In 2016–17, combined expenses for research and public service (such as expenses for public broadcasting and community services) constituted 16 percent of total expenses at public 4-year institutions and 12 percent of total expenses at private nonprofit 4-year institutions. Combined expenses for research and public service were 2 percent of total expenses at public 2-year institutions and less than half of 1 percent of total expenses at private nonprofit 2-year institutions, private for-profit 2-year institutions and private for-profit 4-year institutions.

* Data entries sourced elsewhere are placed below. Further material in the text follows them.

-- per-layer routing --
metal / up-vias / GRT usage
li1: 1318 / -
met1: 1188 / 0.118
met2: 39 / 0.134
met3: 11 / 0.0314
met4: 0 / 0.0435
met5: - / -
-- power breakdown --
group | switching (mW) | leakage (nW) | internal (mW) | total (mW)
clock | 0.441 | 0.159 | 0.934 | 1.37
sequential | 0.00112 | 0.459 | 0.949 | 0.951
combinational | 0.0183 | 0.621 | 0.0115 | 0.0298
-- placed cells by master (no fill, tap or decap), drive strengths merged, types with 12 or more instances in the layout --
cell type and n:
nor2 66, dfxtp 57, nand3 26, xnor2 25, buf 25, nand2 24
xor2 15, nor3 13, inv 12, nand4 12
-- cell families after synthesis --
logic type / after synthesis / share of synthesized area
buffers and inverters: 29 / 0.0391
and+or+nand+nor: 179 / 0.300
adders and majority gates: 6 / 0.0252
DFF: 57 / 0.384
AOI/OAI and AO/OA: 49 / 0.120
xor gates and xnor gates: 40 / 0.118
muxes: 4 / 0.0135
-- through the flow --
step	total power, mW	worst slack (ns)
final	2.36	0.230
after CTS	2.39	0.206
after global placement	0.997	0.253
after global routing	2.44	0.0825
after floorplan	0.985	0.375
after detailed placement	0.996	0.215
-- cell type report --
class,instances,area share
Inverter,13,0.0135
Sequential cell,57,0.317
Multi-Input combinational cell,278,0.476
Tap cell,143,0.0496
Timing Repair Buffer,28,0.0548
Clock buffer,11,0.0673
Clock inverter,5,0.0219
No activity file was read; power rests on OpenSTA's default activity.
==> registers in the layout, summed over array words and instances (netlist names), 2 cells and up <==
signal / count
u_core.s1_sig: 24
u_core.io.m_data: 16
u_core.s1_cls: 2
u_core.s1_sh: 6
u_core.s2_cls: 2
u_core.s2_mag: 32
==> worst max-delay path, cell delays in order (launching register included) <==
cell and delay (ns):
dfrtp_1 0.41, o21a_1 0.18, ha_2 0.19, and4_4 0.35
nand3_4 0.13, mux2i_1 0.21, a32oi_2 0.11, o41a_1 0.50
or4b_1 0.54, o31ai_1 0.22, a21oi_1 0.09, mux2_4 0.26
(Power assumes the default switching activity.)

Percentage of total expenses at degree-granting postsecondary institutions, by level and control of institution and expense categories: 2016–17

The data in this figure is described in the surrounding text.

† Not applicable.
# Rounds to zero.
1 For private for-profit institutions, hospital expenses are included in the "other" category.
2 For public institutions, includes scholarship and fellowship expenses, net of discounts and allowances. Excludes the amount of discounts and allowances that were recorded as a reduction to revenues from tuition, fees, and auxiliary enterprises, such as room, board, and books. For private nonprofit and private for-profit institutions, excludes tuition, fee, and auxiliary enterprise allowances and agency transactions, such as student awards made from contributed funds or grant funds. These exclusions account for the majority of total student grants.
3 Essentially self-supporting operations of institutions that furnish a service to students, faculty, or staff, such as residence halls and food services.
NOTE: Degree-granting institutions grant associate’s or higher degrees and participate in Title IV federal financial aid programs. Although rounded numbers are displayed, the figure is based on unrounded data.

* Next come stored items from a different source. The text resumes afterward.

==> src/rtl/imm_gen_pipe.sv <==
// RISC-V immediate decoder with branch-target add, two-stage valid/ready pipeline.
// Latency 2 cycles; out_ready stalls stage 2 and then stage 1, in_ready drops only when both are full.
module imm_gen_pipe #(
  parameter int XLEN = 32
) (
  input  logic            clk,
  input  logic            reset,
  input  logic            in_valid,
  output logic            in_ready,
  input  logic [31:0]     in_instr,
  input  logic [XLEN-1:0] in_pc,
  output logic            out_valid,
  input  logic            out_ready,
  output logic [XLEN-1:0] out_imm,
  output logic [XLEN-1:0] out_target,
  output logic [2:0]      out_fmt,
  output logic            out_misaligned,
  output logic [15:0]     illegal_cnt
);

  localparam logic [2:0] FMT_R   = 3'd0;
  localparam logic [2:0] FMT_I   = 3'd1;
  localparam logic [2:0] FMT_S   = 3'd2;
  localparam logic [2:0] FMT_B   = 3'd3;
  localparam logic [2:0] FMT_U   = 3'd4;
  localparam logic [2:0] FMT_J   = 3'd5;
  localparam logic [2:0] FMT_ILL = 3'd7;

  logic [2:0]      dec_fmt;
  logic [31:0]     dec_imm32;
  logic [XLEN-1:0] dec_imm;

  logic            s1_vld_q, s1_vld_d;
  logic [2:0]      s1_fmt_q, s1_fmt_d;
  logic [XLEN-1:0] s1_imm_q, s1_imm_d;
  logic [XLEN-1:0] s1_pc_q, s1_pc_d;

  logic            s2_vld_q, s2_vld_d;
  logic [2:0]      s2_fmt_q, s2_fmt_d;
  logic [XLEN-1:0] s2_imm_q, s2_imm_d;
  logic [XLEN-1:0] s2_tgt_q, s2_tgt_d;
  logic            s2_mis_q, s2_mis_d;

  logic [15:0]     cnt_q, cnt_d;
  logic [XLEN-1:0] s1_tgt;
  logic            s1_adv, s2_adv, in_fire, s2_load;

  always_comb begin
    dec_fmt = FMT_ILL;
    case (in_instr[6:0])
      7'b0110011:                                 dec_fmt = FMT_R;
      7'b0010011, 7'b0000011, 7'b1100111, 7'b1110011: dec_fmt = FMT_I;
      7'b0100011:                                 dec_fmt = FMT_S;
      7'b1100011:                                 dec_fmt = FMT_B;
      7'b0110111, 7'b0010111:                     dec_fmt = FMT_U;
      7'b1101111:                                 dec_fmt = FMT_J;
      // RV64-only OP-IMM-32 / OP-32
      7'b0011011:                                 dec_fmt = (XLEN == 64) ? FMT_I : FMT_ILL;
      7'b0111011:                                 dec_fmt = (XLEN == 64) ? FMT_R : FMT_ILL;
      default:                                    dec_fmt = FMT_ILL;
    endcase
  end

  always_comb begin
    dec_imm32 = '0;
    case (dec_fmt)
      FMT_I: dec_imm32 = {{20{in_instr[31]}}, in_instr[31:20]};
      FMT_S: dec_imm32 = {{20{in_instr[31]}}, in_instr[31:25], in_instr[11:7]};
      FMT_B: dec_imm32 = {{19{in_instr[31]}}, in_instr[31], in_instr[7],
                          in_instr[30:25], in_instr[11:8], 1'b0};
      FMT_U: dec_imm32 = {in_instr[31:12], 12'b0};
      FMT_J: dec_imm32 = {{11{in_instr[31]}}, in_instr[31], in_instr[19:12],
                          in_instr[20], in_instr[30:21], 1'b0};
      default: dec_imm32 = '0;
    endcase
    dec_imm = XLEN'($signed(dec_imm32));
  end

  assign s2_adv   = !s2_vld_q || out_ready;
  assign s1_adv   = !s1_vld_q || s2_adv;
  assign in_ready = s1_adv;
  assign in_fire  = in_valid && s1_adv;
  assign s2_load  = s1_vld_q && s2_adv;
  assign s1_tgt   = s1_pc_q + s1_imm_q;

  always_comb begin
    s1_vld_d = s1_adv ? in_valid : s1_vld_q;
    s1_fmt_d = in_fire ? dec_fmt : s1_fmt_q;
    s1_imm_d = in_fire ? dec_imm : s1_imm_q;
    s1_pc_d  = in_fire ? in_pc   : s1_pc_q;

    s2_vld_d = s2_adv ? s1_vld_q : s2_vld_q;
    s2_fmt_d = s2_load ? s1_fmt_q : s2_fmt_q;
    s2_imm_d = s2_load ? s1_imm_q : s2_imm_q;
    s2_tgt_d = s2_load ? s1_tgt   : s2_tgt_q;
    s2_mis_d = s2_load ? (s1_tgt[1] && (s1_fmt_q == FMT_B || s1_fmt_q == FMT_J)) : s2_mis_q;

    cnt_d = cnt_q;
    if (in_fire && dec_fmt == FMT_ILL && cnt_q != 16'hFFFF) cnt_d = cnt_q + 16'd1;
  end

  always_ff @(posedge clk) begin
    if (reset) begin
      s1_vld_q <= 1'b0;
      s1_fmt_q <= '0;
      s1_imm_q <= '0;
      s1_pc_q  <= '0;
      s2_vld_q <= 1'b0;
      s2_fmt_q <= '0;
      s2_imm_q <= '0;
      s2_tgt_q <= '0;
      s2_mis_q <= 1'b0;
      cnt_q    <= '0;
    end else begin
      s1_vld_q <= s1_vld_d;
      s1_fmt_q <= s1_fmt_d;
      s1_imm_q <= s1_imm_d;
      s1_pc_q  <= s1_pc_d;
      s2_vld_q <= s2_vld_d;
      s2_fmt_q <= s2_fmt_d;
      s2_imm_q <= s2_imm_d;
      s2_tgt_q <= s2_tgt_d;
      s2_mis_q <= s2_mis_d;
      cnt_q    <= cnt_d;
    end
  end

  assign out_valid      = s2_vld_q;
  assign out_imm        = s2_imm_q;
  assign out_target     = s2_tgt_q;
  assign out_fmt        = s2_fmt_q;
  assign out_misaligned = s2_mis_q;
  assign illegal_cnt    = cnt_q;

endmodule

==> config.mk <==
export PLATFORM = sky130hd
export DESIGN_NAME = imm_gen_pipe
export DESIGN_NICKNAME = d
export VERILOG_FILES = /design/src/rtl/imm_gen_pipe.sv
export SDC_FILE = /design/constraint.sdc
export NUM_CORES = 1
export LEC_CHECK = 0
export ABC_CLOCK_PERIOD_IN_PS = 7200
export CAP_MARGIN = 20
export CORE_MARGIN = 4
export CORE_UTILIZATION = 50
export DETAILED_ROUTE_END_ITERATION = 8
export PLACE_DENSITY = 0.78
export SETUP_SLACK_MARGIN = 0.02
export SYNTH_ARGS = -nofsm -noshare
export SYNTH_HDL_FRONTEND = slang
export SYNTH_SLANG_ARGS = --single-unit
==> constraint.sdc <==
create_clock -name clk -period 7.2 [get_ports clk]
set_input_delay 1.08 -clock clk [delete_from_list [all_inputs] [get_ports clk]]
set_output_delay 1.08 -clock clk [all_outputs]
set_load 0.02 [all_outputs]
==> results of run 1 <==
==> per-stage QoR <==
step	worst slack [ns]	instances	hold slack, ns	cell area (sq um)
floorplan	4.55	967	0.440	7480
global route	3.48	1289	0.465	9750
finish	3.58	1289	0.449	9750
CTS	3.57	1289	0.451	9750
detailed placement	3.57	1257	0.443	9090
global placement	3.60	1257	0.440	9090
==> critical path, cell delays in order <==
cell and delay (ns):
clkdlybuf4s50_1 0.40, nor2b_1 0.34, nand2_1 0.16, clkdlybuf4s50_1 0.57
==> placed cells by master, fill, tap and decap left out, types with 6 or more instances in the layout <==
cell | Yosys | routed
xor2_1 | 10 | 10
clkdlybuf4s50_1 | 0 | 152
clkbuf_16 | 0 | 17
a21o_1 | 12 | 12
xnor2_1 | 20 | 20
a221oi_1 | 6 | 6
nor2_1 | 97 | 97
ha_1 | 32 | 32
nand2_1 | 211 | 210
nor3_1 | 17 | 17
nor2b_1 | 10 | 9
a211oi_1 | 13 | 13
o21a_1 | 9 | 9
dfxtp_1 | 153 | 153
a21oi_1 | 164 | 164
a22oi_1 | 9 | 9
buf_4 | 0 | 9
nand3b_1 | 11 | 11
nand3_1 | 15 | 15
o21ai_1 | 10 | 10
inv_1 | 21 | 21
o21ai_0 | 13 | 13
==> synthesized netlist by cell type (all sizes together) (2+ instances only) <==
cell type | n | area, sq um
or2 | 2 | 12.5
a211o | 3 | 26.3
ha | 32 | 400
a21oi | 165 | 830
buf | 9 | 46.3
xnor2 | 20 | 175
a22oi | 9 | 67.6
nand3 | 16 | 85.1
a211oi | 14 | 110
o21a | 9 | 67.6
o211ai | 4 | 30.0
clkbuf | 46 | 173
a21boi | 3 | 26.3
nor2 | 97 | 364
a31oi | 3 | 25.0
o311ai | 3 | 43.8
nand2 | 211 | 792
inv | 21 | 78.8
nand3b | 11 | 82.6
nor2b | 10 | 62.6
xor2 | 10 | 87.6
or3 | 4 | 30.0
nor3b | 2 | 15.0
o31ai | 7 | 62.6
a21o | 12 | 90.1
o21ai | 23 | 115
and4 | 2 | 17.5
and2 | 4 | 27.5
nand2b | 6 | 37.5
nor3 | 18 | 95.1
nand4b | 2 | 17.5
nor4 | 2 | 18.8
dfxtp | 153 | 3060
a221oi | 6 | 52.6
nand4 | 5 | 37.5
a2111oi | 4 | 41.3
and3 | 6 | 42.5
==> layout make-up <==
cell class,count,share of cell area (%)
Inverter,21,0.808
Tap cell,184,2.36
Timing Repair Buffer,161,16.3
Clock buffer,20,4.79
Sequential cell,153,31.4
Clock inverter,12,1.99
Multi-Input combinational cell,738,42.4
==> power by group <==
group | internal [mW] | switching [mW]
Sequential | 0.869 | 0.0159
Combinational | 0.0856 | 0.112
Clock | 0.641 | 0.358
==> sequential cells by signal, indices dropped and copies added (netlist names) <==
name	cells
out_fmt	3
s1_pc_q	32
s1_imm_q	32
s1_fmt_q	3
out_imm	32
s1_vld_q	1
out_misaligned	1
out_target	32
out_valid	1
illegal_cnt	16
==> routing by layer <==
layer	vias to the layer above	track usage [%]	wire, microns
met5	-	0	0
met4	0	9.35	503
met3	38	6.51	1340
met2	220	40.4	9890
met1	3354	33.3	9590
li1	3587	-	-
==> how the worst max path moves through the flow <==
stage | startpoint | to | slack (ns) | cells after the start
after floorplan | in_instr[2] | illegal_cnt[7] | 4.55 | 10
after global placement | out_ready | in_ready | 3.60 | 4
after detailed placement | out_ready | in_ready | 3.57 | 4
after CTS | out_ready | in_ready | 3.57 | 4
after global routing | out_ready | in_ready | 3.48 | 4
final | out_ready | in_ready | 3.58 | 4
==> cells by family (layout without fill, tap and decap cells) <==
| family | Yosys count | in the layout | share of synthesized area [%] |
|---|---|---|---|
| and+or+nand+nor | 398 | 398 | 23.2 |
| AOI/OAI and AO/OA | 275 | 275 | 22.4 |
| DFF | 153 | 153 | 41.0 |
| buffers and inverters | 76 | 214 | 3.98 |
| adders and majority gates | 33 | 33 | 5.62 |
| xor gates and xnor gates | 30 | 30 | 3.51 |
| muxes | 2 | 2 | 0.284 |
==> metrics, run 1 <==
wire per inst 16.5 microns; Startpoint Class input port; Fin Setup TNS 0 ns; core area 0.0146 sq mm; RSZ-0062 raised after global routing no; CTS root buf clkbuf_16; GPL Wtd Cong just over 0.9; post-synthesis sequential area ratio between 40% and 50%; #FFs+latches synth between 150 and 200; crit path time final roughly 3.6 ns; CTS tree done; num rows 44; worst r2r path cells 11; Leak Pwr roughly 3.6 nW; setup violators final 0; Inserted Diodes 0; Clk pin slew, worst setup/hold paths 0.06 ns; clock skew between 0.01 and 0.015 ns; Total GRT Usage between 20% and 30%; final hold vios 0; Initial DRC Count 585; IO buf count about 150; area of the multi-input gates a little over 0.004 sq mm; Post-Route WL roughly 21 mm; EDFF count, synth 0; CTS H-tree lvls 4; antenna violations before repair 0; Clock Path Buffers 2; Nets roughly 1200; vias in the first global route ~6700; layout cell share with drive strength beyond 1 between 5 and 6%; data arrival time of the critical path 2.54 ns; Avg Cell Area, Syn 7.73 sq um; total vias in the final route between 7000 and 8000; post-route ant nets 0; total global routing overflow 0; Max VDD drop about 0.20 mV; die area around 0.017 sq mm; total iterations of the first detailed-routing run 7; status finished clean; fill count 1215; largest net degree at the start of global routing 90; mapped cell area around 0.0075 sq mm; post-CTS sizing 0; Achievable Freq around 280 MHz; Main synth FF type dfxtp_1; die width about 130 microns; FF-to-FF End out_target[28]; clk sinks approximately 150; Synth cell types 68; Mapped Nets approximately 1100; Worst Max-Slew Pin Slew between 0.9 and 1 ns; CP required roughly 6 ns; Layout area overhead 30.4%; R2R Setup Slk roughly 4.3 ns; later-pin clock latency in the skew report approximately 0.44 ns; I/O pins around 150; first-pass GRT wire length around 34 mm; Worst Hold Path EP out_target[14]; Cells on Worst Hold Path 2; Power Total around 2.1 mW; hold_sp out_target[14]; crit path max fanout 5; post-layout util between 60% and 70%; crit end category output port; HPWL Detailed 15.0 mm; drt drc 0; Ys Warns 0; number of CTS-inserted buffers 17; Power Density between 200 and 250 mW/mm^2; Synth Instances 967; max_cap viols 0; hold_buf cts 0; Vias/cell 5.58; post-CTS setup repair buffer count 0; total area of sequential cells 0.00306 sq mm; Hold WC Path Type register to register; WS Path Type input port to output port; RR Startpoint s1_imm_q[0]; async set-or-reset flop fraction in the synthesized netlist 0%; Initial Util between 50% and 60%; relative slew slack approximately 38%; Tcrit/Tclk final 50.3%; max-slew violation count 0; die height 130 microns
Note: power is estimated with default switching activity, not from simulation.
==> inputs of run 2 (changes only) <==
- ABC_CLOCK_PERIOD_IN_PS: 7200 -> 3700
- clock period: 7.2 -> 3.7 ns (I/O delays scaled with it)
==> run 2 against run 1 <==
Compared with the run above:
- worst hold slack barely moved
- largest power group unchanged
- design area rose by 0.36%
- global-route usage fell by 0.19 points
- first-iteration DRC count fell by 3.1%
- core utilization rose by 0.24 points
==> metrics, run 2 (synthesized netlist as in run 1, its figures left out) <==
status finished clean; number of CTS-inserted buffers 17 (unchanged); WHS 0.449 ns (+0.0000310 ns); post-CTS sizing 0 (unchanged); commonest non-fill, non-tap cell in the layout nand2_1; max_cap viols 0 (unchanged); post-CTS setup repair buffer count 0 (unchanged); Initial DRC Count 567 (-3.1%); hold_buf cts 0 (unchanged); largest net degree at the start of global routing 68 (-24%); crit end category register; pre-CTS setup slack 0.833 ns (-2.74 ns); later-pin clock latency in the skew report 0.43 ns (about the same); Inst Count DP 1263 (+0.48%); worst r2r path cells 11 (unchanged); CTS root buf clkbuf_16; die width 130 microns (unchanged); FF-to-FF End out_target[28]; total vias in the final route 7241 (+0.58%); wire per inst 16.3 microns (-1.4%); layout cell share with drive strength beyond 1 5.94% (+0.51 points); die height 130 microns (unchanged); Worst Setup Slack, final 0.939 ns (-2.64 ns); RR Startpoint s1_imm_q[0]; Worst Hold Path EP out_target[21]; Total GRT Usage 25.2% (-0.19 points); clock skew 0.00516 ns (-0.00907 ns); clk sinks 153 (unchanged); Nets 1199 (+0.50%); Layout area overhead 30.9%; Hold WC Path Type register to register; Tcrit/Tclk final between 70% and 80%; relative slew slack 51.8% (+14 points); Power Density 406 mW/mm^2 (+90%); antenna violations before repair 1 (+1); Startpoint Class register; total global routing overflow 0 (unchanged); total iterations of the first detailed-routing run 5 (-2); crit path time final about 2.8 ns; CP required 4.05 ns (-2.07 ns); HPWL Detailed 15.5 mm (+3.2%); Initial Util 51.3% (unchanged); vias in the first global route 6786 (+1.1%); first-pass GRT wire length 33.7 mm (-0.69%); CTS H-tree lvls 4 (unchanged); I/O pins 154 (unchanged); num rows 44 (unchanged); commonest cells after routing, fill and taps aside nand2_1 (210), a21oi_1 (164), dfxtp_1 (153); hold_sp out_target[21]; post-route ant nets 0 (unchanged); Leak Pwr 3.61 nW (+0.46%); data arrival time of the critical path 3.11 ns (+0.57 ns); drt drc 0 (unchanged); Non-Filler Instances 1296 (+0.54%); Max VDD drop 0.327 mV (+64%); IO buf count 153 (unchanged); setup violators final 0 (unchanged); Clk pin slew, worst setup/hold paths 0.06 ns (about the same); RSZ-0062 raised after global routing no; max-slew violation count 0 (unchanged); Post-Route WL 21.1 mm (-0.89%); CP startpoint s1_imm_q[0]; core area 0.0146 sq mm (unchanged); Clock Path Buffers 2 (unchanged); WS Path Type register to register; fill count 1230 (+1.2%); Worst Max-Slew Pin Slew 0.723 ns (-0.213 ns); CTS tree done; Achievable Freq between 300 and 400 MHz; Cells on Worst Hold Path 2 (unchanged); final hold vios 0 (unchanged); GPL Wtd Cong 0.921 (+0.83%); Vias/cell 5.59 (about the same); die area 0.0170 sq mm (unchanged); crit path max fanout 5 (unchanged); R2R Setup Slk 0.94 ns (-3.35 ns); Fin Setup TNS 0 ns (unchanged)
==> run 2: layout make-up <==
type	instances	area (sq um)	share of cell area, %
multi-input combinational	738	4130	42.2
inverter	21	78.8	0.805
antenna	1	2.50	0.0256
clock inverter	14	196	2.01
tap	184	230	2.35
sequential	153	3060	31.3
clock buffer	18	439	4.49
timing repair buffer	167	1650	16.8
==> run 2: how the worst max path moves through the flow <==
stage                      end  slack (ns)  depth (start not counted)
3_5_place_dp   illegal_cnt[14]        0.83                          9
4_1_cts         out_target[30]        0.95                         11
2_1_floorplan   out_target[28]        1.26                         11
5_1_grt         out_target[28]        0.74                         11
6_report        out_target[28]        0.94                         11
3_3_place_gp   illegal_cnt[14]        0.91                          9
==> run 2: routing by layer <==
layer,wire [microns],vias to the layer above,GRT usage [%]
li1,-,3614,-
met5,0,-,0
met2,9990,226,41.4
met3,1320,26,5.73
met4,422,0,8.99
met1,9400,3375,32.5
==> run 2: metrics by stage <==
step	cell area (sq um)	total power, mW	util, %
floorplan	7480	1.97	-
global placement	9150	2.14	62.7
detailed placement	9150	2.15	62.7
CTS	9780	3.99	67.1
global route	9790	4.09	67.1
finish	9790	3.97	67.1
==> run 2: power breakdown <==
group / leakage, nW / switching (mW) / internal (mW)
sequential: 1.24 / 0.0306 / 1.69
clock: 0.303 / 0.709 / 1.15
combinational: 2.06 / 0.222 / 0.172
==> run 2: worst max-delay path, stage by stage, from the launching register on <==
cell and delay (ns):
dfxtp_1 0.33, ha_1 0.23, inv_1 0.08, fa_1 0.17, nor2b_1 0.08, o31ai_2 0.37, a211oi_2 0.18, o311ai_4 0.41
a21boi_2 0.13, o31ai_2 0.24, mux2_1 0.34, o22ai_1 0.13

In 2016–17, total expenses per full-time-equivalent (FTE) student2 at degree-granting postsecondary institutions were higher at private nonprofit 4-year institutions ($58,800) than at public 4-year institutions ($45,000) and private for-profit 4-year institutions ($16,500). For instruction expenses, private nonprofit 4-year institutions spent 46 percent more per FTE student ($18,500) than did public 4-year institutions ($12,700) and 337 percent more than did private for-profit 4-year institutions ($4,200). Similarly, for the combined expenses of student services, academic support, and institutional support, private nonprofit 4-year institutions spent 80 percent more per FTE student ($17,400) than did public 4-year institutions ($9,700) and 62 percent more than did private for-profit 4-year institutions ($10,700). Expenses per FTE student for the combined category of research and public service were much higher at public 4-year institutions ($7,400) and private nonprofit 4-year institutions ($7,100) than at private for-profit 4-year institutions ($20). Among 2-year institutions, public institutions and private nonprofit institutions spent more per FTE student on instruction ($6,900 and $6,300, respectively) than did private for-profit institutions ($5,500).


1 For private for-profit institutions, hospital expenses are included in the “other” category.

2 Expenses per FTE student in this indicator are adjusted for inflation using constant 2017–18 dollars, based on the Consumer Price Index (CPI), prepared by the Bureau of Labor Statistics, U.S. Department of Labor, adjusted to a school-year basis.